The live MCP proxy — Wardin forwarding tool calls to upstream MCP servers — is in development. What ships today is the governance + evidence core: a gateway decision endpoint that authenticates the caller, resolves agent identity, enforces a tool allowlist, and writes a signed tool-call receipt into the same evidence chain as model calls. Scope is gateway-routed tool calls only.

The three pieces

1. Agent identity registry

An agent is a durable, named actor bound to one virtual key (a key can front many agents — e.g. a CI key running pr-bot and deploy-bot). Register agents in Console → MCP / Agents.

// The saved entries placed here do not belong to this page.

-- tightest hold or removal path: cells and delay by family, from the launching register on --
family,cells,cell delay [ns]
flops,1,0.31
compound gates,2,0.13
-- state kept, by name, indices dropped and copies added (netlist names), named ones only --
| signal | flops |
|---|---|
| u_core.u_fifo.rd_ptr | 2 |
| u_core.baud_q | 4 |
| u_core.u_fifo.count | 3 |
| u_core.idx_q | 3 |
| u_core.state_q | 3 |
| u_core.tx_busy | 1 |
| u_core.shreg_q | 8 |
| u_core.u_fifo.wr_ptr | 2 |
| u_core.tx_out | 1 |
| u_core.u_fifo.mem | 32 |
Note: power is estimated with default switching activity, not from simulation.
$ cat src/rtl/pawn_sched.sv
// pawn_sched: walks every selected pawn of one colour through the pawn
// move-generation block and returns the total number of boards produced.
// CPU side is an Avalon-MM slave, pawn-block side an Avalon-MM master.
// Optional cycle counter at CPU address 6, enabled by PAWN_SCHED_PERF_EN.
module pawn_sched #(
    parameter int MAX_MOVES = 12,
    parameter int NUM_PAWNS = 8
) (
    input  logic        clk,
    input  logic        rst_n,
    output logic        slave_waitrequest,
    input  logic [3:0]  slave_address,
    input  logic        slave_read,
    output logic [31:0] slave_readdata,
    input  logic        slave_write,
    input  logic [31:0] slave_writedata,
    input  logic        gen_waitrequest,
    output logic [3:0]  gen_address,
    output logic        gen_read,
    input  logic [31:0] gen_readdata,
    output logic        gen_write,
    output logic [31:0] gen_writedata
);

    localparam int IDX_W = $clog2(NUM_PAWNS + 1);

    typedef enum logic [3:0] {
        IDLE    = 4'd0,
        SCAN    = 4'd1,
        W_BOARD = 4'd2,
        W_PIECE = 4'd3,
        W_DEST  = 4'd4,
        W_START = 4'd5,
        R_COUNT = 4'd6,
        ACCUM   = 4'd7,
        DONE    = 4'd8
    } state_t;

    state_t                 state_r, state_s;
    logic [31:0]            board_r, base_r;
    logic                   colour_r;
    logic [NUM_PAWNS-1:0]   mask_r;
    logic [IDX_W-1:0]       idx_r, idx_s, pawn_r, pawn_s, sel_s;
    logic [31:0]            dest_r, dest_s;
    logic [7:0]             count_r, count_s;
    logic [6:0]             total_r, total_s;
    logic                   clamp_r, clamp_s;
    logic                   gen_read_r, gen_write_r, rd_s, wr_s;
    logic [3:0]             gen_address_r, addr_s;
    logic [31:0]            gen_writedata_r, wdata_s;
    logic                   found_s, start_s, over_s;
    logic [7:0]             clamped_s;
    logic [31:0]            piece_abs_s, piece_id_s, perf_rd_s;
    logic                   unused_readdata_hi_s;

    assign gen_read      = gen_read_r;
    assign gen_write     = gen_write_r;
    assign gen_address   = gen_address_r;
    assign gen_writedata = gen_writedata_r;

    // The pawn block only reports counts in the low byte.
    assign unused_readdata_hi_s = ^gen_readdata[31:8];

    assign start_s = (state_r == IDLE) && slave_write && (slave_address == 4'd0);

    // Lowest selected pawn at or above the current scan index.
    always_comb begin
        found_s = 1'b0;
        sel_s   = {IDX_W{1'b0}};
        for (int i = NUM_PAWNS - 1; i >= 0; i--) begin
            if (mask_r[i] && (IDX_W'(i) >= idx_r)) begin
                found_s = 1'b1;
                sel_s   = IDX_W'(i);
            end else begin
                found_s = found_s;
            end
        end
    end

    // Signed piece ID and clamped board count for the current pawn.
    always_comb begin
        piece_abs_s = 32'(pawn_r) + 32'd1;
        if (colour_r) begin
            piece_id_s = ~piece_abs_s + 32'd1;
        end else begin
            piece_id_s = piece_abs_s;
        end
        over_s = gen_readdata[7:0] > 8'(MAX_MOVES);
        if (over_s) begin
            clamped_s = 8'(MAX_MOVES);
        end else begin
            clamped_s = gen_readdata[7:0];
        end
    end

    // Sequencer next state plus next values of the master-side outputs.
    always_comb begin
        state_s = state_r;
        idx_s   = idx_r;
        pawn_s  = pawn_r;
        dest_s  = dest_r;
        total_s = total_r;
        count_s = count_r;
        clamp_s = clamp_r;
        rd_s    = gen_read_r;
        wr_s    = gen_write_r;
        addr_s  = gen_address_r;
        wdata_s = gen_writedata_r;
        case (state_r)
            IDLE: begin
                if (start_s) begin
                    state_s = SCAN;
                    idx_s   = {IDX_W{1'b0}};
                    total_s = 7'd0;
                    count_s = 8'd0;
                    clamp_s = 1'b0;
                    dest_s  = base_r;
                end else begin
                    state_s = IDLE;
                end
            end
            SCAN: begin
                if (found_s) begin
                    state_s = W_BOARD;
                    pawn_s  = sel_s;
                    wr_s    = 1'b1;
                    addr_s  = 4'd1;
                    wdata_s = board_r;
                end else begin
                    state_s = DONE;
                end
            end
            W_BOARD: begin
                if (!gen_waitrequest) begin
                    state_s = W_PIECE;
                    addr_s  = 4'd2;
                    wdata_s = piece_id_s;
                end else begin
                    state_s = W_BOARD;
                end
            end
            W_PIECE: begin
                if (!gen_waitrequest) begin
                    state_s = W_DEST;
                    addr_s  = 4'd3;
                    wdata_s = dest_r;
                end else begin
                    state_s = W_PIECE;
                end
            end
            W_DEST: begin
                if (!gen_waitrequest) begin
                    state_s = W_START;
                    addr_s  = 4'd0;
                    wdata_s = 32'd0;
                end else begin
                    state_s = W_DEST;
                end
            end
            W_START: begin
                if (!gen_waitrequest) begin
                    state_s = R_COUNT;
                    wr_s    = 1'b0;
                    rd_s    = 1'b1;
                    addr_s  = 4'd0;
                    wdata_s = 32'd0;
                end else begin
                    state_s = W_START;
                end
            end
            R_COUNT: begin
                if (!gen_waitrequest) begin
                    state_s = ACCUM;
                    rd_s    = 1'b0;
                    count_s = clamped_s;
                    clamp_s = clamp_r | over_s;
                end else begin
                    state_s = R_COUNT;
                end
            end
            ACCUM: begin
                state_s = SCAN;
                total_s = total_r + count_r[6:0];
                dest_s  = dest_r + {18'd0, count_r, 6'd0};
                idx_s   = pawn_r + IDX_W'(1);
            end
            DONE: begin
                state_s = IDLE;
            end
            default: begin
                state_s = IDLE;
                rd_s    = 1'b0;
                wr_s    = 1'b0;
                addr_s  = 4'd0;
                wdata_s = 32'd0;
            end
        endcase
    end

    // Sequencer state, datapath and master-side output registers.
    always_ff @(posedge clk or negedge rst_n) begin
        if (!rst_n) begin
            state_r         <= IDLE;
            idx_r           <= {IDX_W{1'b0}};
            pawn_r          <= {IDX_W{1'b0}};
            dest_r          <= 32'd0;
            total_r         <= 7'd0;
            count_r         <= 8'd0;
            clamp_r         <= 1'b0;
            gen_read_r      <= 1'b0;
            gen_write_r     <= 1'b0;
            gen_address_r   <= 4'd0;
            gen_writedata_r <= 32'd0;
        end else begin
            state_r         <= state_s;
            idx_r           <= idx_s;
            pawn_r          <= pawn_s;
            dest_r          <= dest_s;
            total_r         <= total_s;
            count_r         <= count_s;
            clamp_r         <= clamp_s;
            gen_read_r      <= rd_s;
            gen_write_r     <= wr_s;
            gen_address_r   <= addr_s;
            gen_writedata_r <= wdata_s;
        end
    end

    // CPU configuration registers; writes are accepted only while idle.
    always_ff @(posedge clk or negedge rst_n) begin
        if (!rst_n) begin
            board_r  <= 32'd0;
            base_r   <= 32'd0;
            colour_r <= 1'b0;
            mask_r   <= {NUM_PAWNS{1'b0}};
        end else if (slave_write && (state_r == IDLE)) begin
            case (slave_address)
                4'd1:    board_r  <= slave_writedata;
                4'd2:    base_r   <= slave_writedata;
                4'd3:    colour_r <= slave_writedata[0];
                4'd4:    mask_r   <= slave_writedata[NUM_PAWNS-1:0];
                default: board_r  <= board_r;
            endcase
        end else begin
            board_r <= board_r;
        end
    end

`ifdef PAWN_SCHED_PERF_EN
    logic [31:0] perf_r;

    // Cycle counter: cleared on start, counts active cycles, holds from DONE on.
    always_ff @(posedge clk or negedge rst_n) begin
        if (!rst_n) begin
            perf_r <= 32'd0;
        end else if (start_s) begin
            perf_r <= 32'd0;
        end else if ((state_r != IDLE) && (state_r != DONE)) begin
            perf_r <= perf_r + 32'd1;
        end else begin
            perf_r <= perf_r;
        end
    end

    assign perf_rd_s = perf_r;
`else
    assign perf_rd_s = 32'd0;
`endif

    // A total read stalls the CPU until the sequence has finished accumulating.
    always_comb begin
        slave_waitrequest = 1'b0;
        if (slave_read && (slave_address == 4'd0) &&
            (state_r != IDLE) && (state_r != DONE)) begin
            slave_waitrequest = 1'b1;
        end else begin
            slave_waitrequest = 1'b0;
        end
    end

    // CPU read-data mux, driven to zero whenever no read is in progress.
    always_comb begin
        slave_readdata = 32'd0;
        if (slave_read) begin
            case (slave_address)
                4'd0:    slave_readdata = {25'd0, total_r};
                4'd1:    slave_readdata = board_r;
                4'd2:    slave_readdata = base_r;
                4'd3:    slave_readdata = {31'd0, colour_r};
                4'd4:    slave_readdata = 32'(mask_r);
                4'd5:    slave_readdata = {30'd0, clamp_r, (state_r != IDLE)};
                4'd6:    slave_readdata = perf_rd_s;
                default: slave_readdata = 32'd0;
            endcase
        end else begin
            slave_readdata = 32'd0;
        end
    end

endmodule

$ cat config.mk
export PLATFORM = sky130hd
export DESIGN_NAME = pawn_sched
export DESIGN_NICKNAME = d
export VERILOG_FILES = /design/src/rtl/pawn_sched.sv
export SDC_FILE = /design/constraint.sdc
export NUM_CORES = 1
export LEC_CHECK = 0
export CORE_ASPECT_RATIO = 1.25
export CORE_MARGIN = 8
export CORE_UTILIZATION = 45
export DETAILED_ROUTE_END_ITERATION = 6
export PLACE_DENSITY_LB_ADDON = 0.15
export SYNTH_ARGS = -nofsm -noshare
export SYNTH_HDL_FRONTEND = slang
export SYNTH_SLANG_ARGS = --single-unit
$ cat constraint.sdc
create_clock -name clk -period 4.65 [get_ports clk]
set_clock_uncertainty 0.15 [all_clocks]
set_input_delay 0.93 -clock clk [delete_from_list [all_inputs] [get_ports clk]]
set_output_delay 0.93 -clock clk [all_outputs]
set_load 0.005 [all_outputs]
==> results.md <==
- Die Y: 172.9 um
- Final Critical Period: 4.183 ns
- Hold Crit Endpoint: dest_r[1]
- Number of global-route vias before repair: 7,143
- Post_cts resized: 0
- CTS tree: yes
- Site row count: 57
- Fillers: 1,750
- Largest net degree at the start of global routing: 97
- Post-synthesis cell type count: 82
- Largest cells by area after synthesis: dfrtp_1 47%, mux2_2 8.9%, mux2_4 3.4%
- DRT iter0 DRCs: about 570
- Slew Viols, Final: 0
- Final net count: 1,010
- Final wirelength: 24,770 um
- Clock power frac: 0.223
- Cell area after layout: 0.01088 mm^2
- Max-slew headroom: 0.2941
- Crit start category: primary input
- Seq/Total Area, Yosys: 0.4745
- Worst reg2reg startpoint: count_r[0]
- Mapped Area: 0.008860 mm^2
- Sw power: about 2300 uW
- Setup Crit Path Kind: in -> out
- Internal Pwr Total: 4206 uW
- Syn Inst Count: 817
- Most frequent cell after synthesis: dfrtp_1
- Starting Density: 0.4567
- Required @ worst endpoint: ~3.6 ns
- Leak: around 0.0047 uW
- H-tree Lvls: 4
- Global-route wire length before repair: slightly below 40,000 um
- Max IR drop VDD: 0.2733 mV
- Avg Synthesized Cell Area: 10.84 um^2
- Endpoints failing setup: 0
- Placement Cell Area: 0.01029 mm^2
- Reg2Reg Capture Point: dest_r[30]
- Power per Cell Area: between 500 and 600 mW/mm^2
- Critical path endpoint category: output port
- Fin crit share: 0.8997
- Yosys reg bits: ~170
- Layout cells sized above 1: 0.1697
- WP data arrival: 3.10 ns
- Yosys top cell by area: dfrtp_1
- Comb pwr share: 0.353
- Die W: 141.5 um
- Root Buffer: clkbuf_16
- Least-Margin Pin Slew: 1.045 ns
- HPWL after DPL: 17,080 um
- DR DRC count: 0
- CTS buffer count: 17
- Clock-pin slew on the worst setup and hold paths: around 0.06 ns
- Clock Latency Late Sink: 0.43 ns
- Diode count: 0
- Die area: 0.02446 mm^2
- Gr ovfl total: 0
- Area Overhead vs Synth: 22.78%
- Sw Ratio: 0.3522
- Yosys top cell area share: 0.4745
- GRT Resource Usage Total: 0.2041
- Flop pwr share: 0.423
- First-pass DRT Iterations: 5
- Setup TNS: 0 ns
- Critical path fanouts, max: 9
- Synth async-reset ratio: 1.000
- Most instantiated cells after synthesis: 168 x dfrtp_1, 70 x mux2_2, 70 x nor2_1
- # port buffers: 117
- I/O pin count: 144
- Fmax: approximately 0.24 GHz
- FF-to-FF setup slack: 1.54 ns
- Core ar.: 0.01940 mm^2
- RSZ-0062 raised after global routing: no
- Routability cong.: 0.8383
- Final antenna-violating net count: 0
- Total number of vias: roughly 7k
- Post-CTS Setup Repair Bufs: 0
- Hold Path Origin: dest_r[1]
- Number of synthesized flops with an enable pin: 0
- Main flop type after synthesis: dfrtp_1
- Hold Worst Slack: 0.3138 ns
- Number of antenna violations at the first check in global routing: 0
- Worst R2R Path Depth: 9
- Number of clock sinks: 168
- DR WL/cell: slightly above 20 um
- Max-Cap Viols: 0
- WHS Path Cells: 2
- Final hold violations: 0
- Clk buf depth: 2
- Vias per cell: 5.824
- Worst hold-check path type: reg -> reg
- Status: completed
- Hold buffers post-CTS: 0
- Yosys warns: 0
[registers in the layout, indices dropped and copies added, names as in the netlist, 2 cells and up]
register,count
count_r,8
state_r,4
dest_r,32
board_r,32
idx_r,4
total_r,7
pawn_r,3
gen_writedata,32
base_r,32
gen_address,2
mask_r,8
[metal layers]
| layer | GRT usage | vias to the layer above | wire length (um) |
|---|---|---|---|
| li1 | - | 3241 | - |
| met1 | 0.2550 | 3528 | 10660 |
| met2 | 0.3526 | 169 | 12570 |
| met3 | 0.03279 | 27 | 1102 |
| met4 | 0.06415 | 0 | 429 |
| met5 | 0 | - | 0 |
[worst max-delay path by stage]
stage	from	end	slack [ns]
after floorplan	slave_address[0]	slave_readdata[11]	1.48
after global placement	slave_address[0]	slave_readdata[4]	0.49
after detailed placement	slave_address[0]	slave_readdata[4]	0.49
after CTS	slave_address[0]	slave_readdata[4]	0.48
after global routing	slave_address[0]	slave_readdata[4]	0.31
final	slave_address[0]	slave_readdata[4]	0.47
[layout by cell type (no fill, tap or decap), drive strengths merged, types with 4 or more instances in the layout]
master and instances:
a211oi 6, a21o 5, a21oi 33, a221o 23, a221oi 4, a222oi 7, a22oi 33, a2bb2oi 7
a311oi 4, a31oi 7, and2 11, and3 7, buf 21, clkbuf 24, clkdlybuf4s50 116, dfrtp 168
ha 16, inv 15, mux2 98, nand2 71, nand3 27, nand4 7, nor2 70, nor2b 7
nor3 17, nor4 6, o21a 4, o21ai 32, o22ai 7, o31ai 5, xnor2 7, xor2 7
[worst max-delay path, cell delays in order]
cell and delay [ns]:
clkdlybuf4s50_1 0.61, nor4_4 0.63, a222oi_1 0.21, a21oi_1 0.19
clkdlybuf4s50_1 0.54
[per-stage QoR]
stage	util	std cells	setup slack, ns	power [uW]
final	0.5608	1196	0.4666	6493
after global routing	0.5608	1196	0.3115	6891
after CTS	0.5608	1196	0.4769	6540
after detailed placement	0.5303	1165	0.4906	5075
after global placement	0.5303	1165	0.4890	5019
after floorplan	-	818	1.478	4237
[power groups by stage]
stage                     logic (uW)  registers [uW]  clock network (uW)
after detailed placement        2310            2760                   0
after global routing            2520            2840                1530
after CTS                       2320            2740                1480
after floorplan                 1740            2500                   0
after global placement          2270            2750                   0
final                           2290            2750                1450
[cell type report]
type	instances	area (um^2)	share of cell area
Clock buffer	24	471.7	0.04336
Clock inverter	7	118.9	0.01093
Inverter	15	56.30	0.005176
Multi-Input combinational cell	580	4323	0.3974
Sequential cell	168	4204	0.3865
Tap cell	265	331.6	0.03048
Timing Repair Buffer	137	1373	0.1262
[cells by family (layout without fill, tap and decap cells)]
| group | count (synthesis) | after routing | synth area share |
|---|---|---|---|
| compound gates | 203 | 203 | 0.1688 |
| xor+xnor | 14 | 14 | 0.01384 |
| fa+ha+maj | 19 | 19 | 0.02824 |
| buf+inv | 70 | 183 | 0.03982 |
| flops | 168 | 168 | 0.4745 |
| mux | 100 | 100 | 0.1353 |
| other cells | 1 | 2 | 0.0004233 |
| simple gates | 242 | 242 | 0.1391 |
Power figures use the tool's default switching activity.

Identity is deliberately not taken from an agent runner’s ephemeral per-spawn headers — it comes from the registry, bound to the authenticating key, so “which agent, on whose behalf” is answerable from the signed record and cannot be forged by presenting another key’s agent id. A tool call presents its agent via the X-Wardin-Agent-Id header. The gateway accepts it only if it resolves to a registered agent bound to the same key the request authenticated with; a cross-key or cross-tenant agent id is rejected with a 403 and recorded as an AGENT_IDENTITY: FAIL check in the chain.

2. Tool allowlist policy

tool_allowlist is a policy type — which tools an agent may invoke. Patterns are globs, authored in Console → Policies:
allowed_tools:
  - github__*
  - read_file
Like model_allowlist, the gateway fail-opens on an empty list (so an empty allowlist is blocked at save time). An off-list tool is denied with a structured 403 and a signed TOOL_ALLOWLIST: FAIL check.

3. Enforcement mode

Governance follows an observe → enforce ramp, set per tenant in Console → Organization → Agentic Governance:
Mode/mcp/tool-callTool callsAgent identity
off (default)disabled — returns 404
permissiveliveallowed, metered, signed; only an explicit tool_allowlist deniesa presented agent id must resolve, but is optional (falls back to the key)
enforcedlivemust pass a covering tool_allowlist (fail-closed)a registered X-Wardin-Agent-Id is required
Mode changes are picked up by the gateway on its refresh cycle — no redeploy.

The governance endpoint

Point a tool call at the gateway’s /mcp/tool-call endpoint with your virtual key and (optionally) an agent id:
curl https://gw.wardin.ai/mcp/tool-call \
  -H "Authorization: Bearer wardin_sk_..." \
  -H "X-Wardin-Agent-Id: <agent-id>" \
  -H "Content-Type: application/json" \
  -d '{"server": "github-mcp", "tool": "create_pull_request"}'
An allowed call returns 200 {"decision":"allow", ...}; a denied call returns a structured 403 (TOOL_NOT_ALLOWED, AGENT_REQUIRED, or AGENT_INVALID). Either way a signed receipt is written.

Signed tool-call receipts

Every governed tool call — allowed, tool-denied, or identity-denied — is chained into the same per-tenant receipt chain as model calls, so an auditor verifies one continuous, tamper-evident chain of model and agent activity. Tool receipts reuse the canonical receipt fields (provider = the MCP server, model = the tool name, tokens/cost = 0) and carry the enforcement decision as signed AGENT_IDENTITY / TOOL_ALLOWLIST checks. A kind marker distinguishes tool_call from model_call receipts for querying, without changing the signed content — so the offline verifier needs no special handling.

Honest scope

Agentic governance covers gateway-routed tool calls only — tools an agent invokes outside the gateway are not seen. The mappings and controls here are runtime records, not a certification. The live MCP proxy (forwarding to upstream MCP servers, credential vault, and session→tools→outcome lineage) is on the roadmap; the identity, allowlist, and signed-receipt core described above is what enforces today.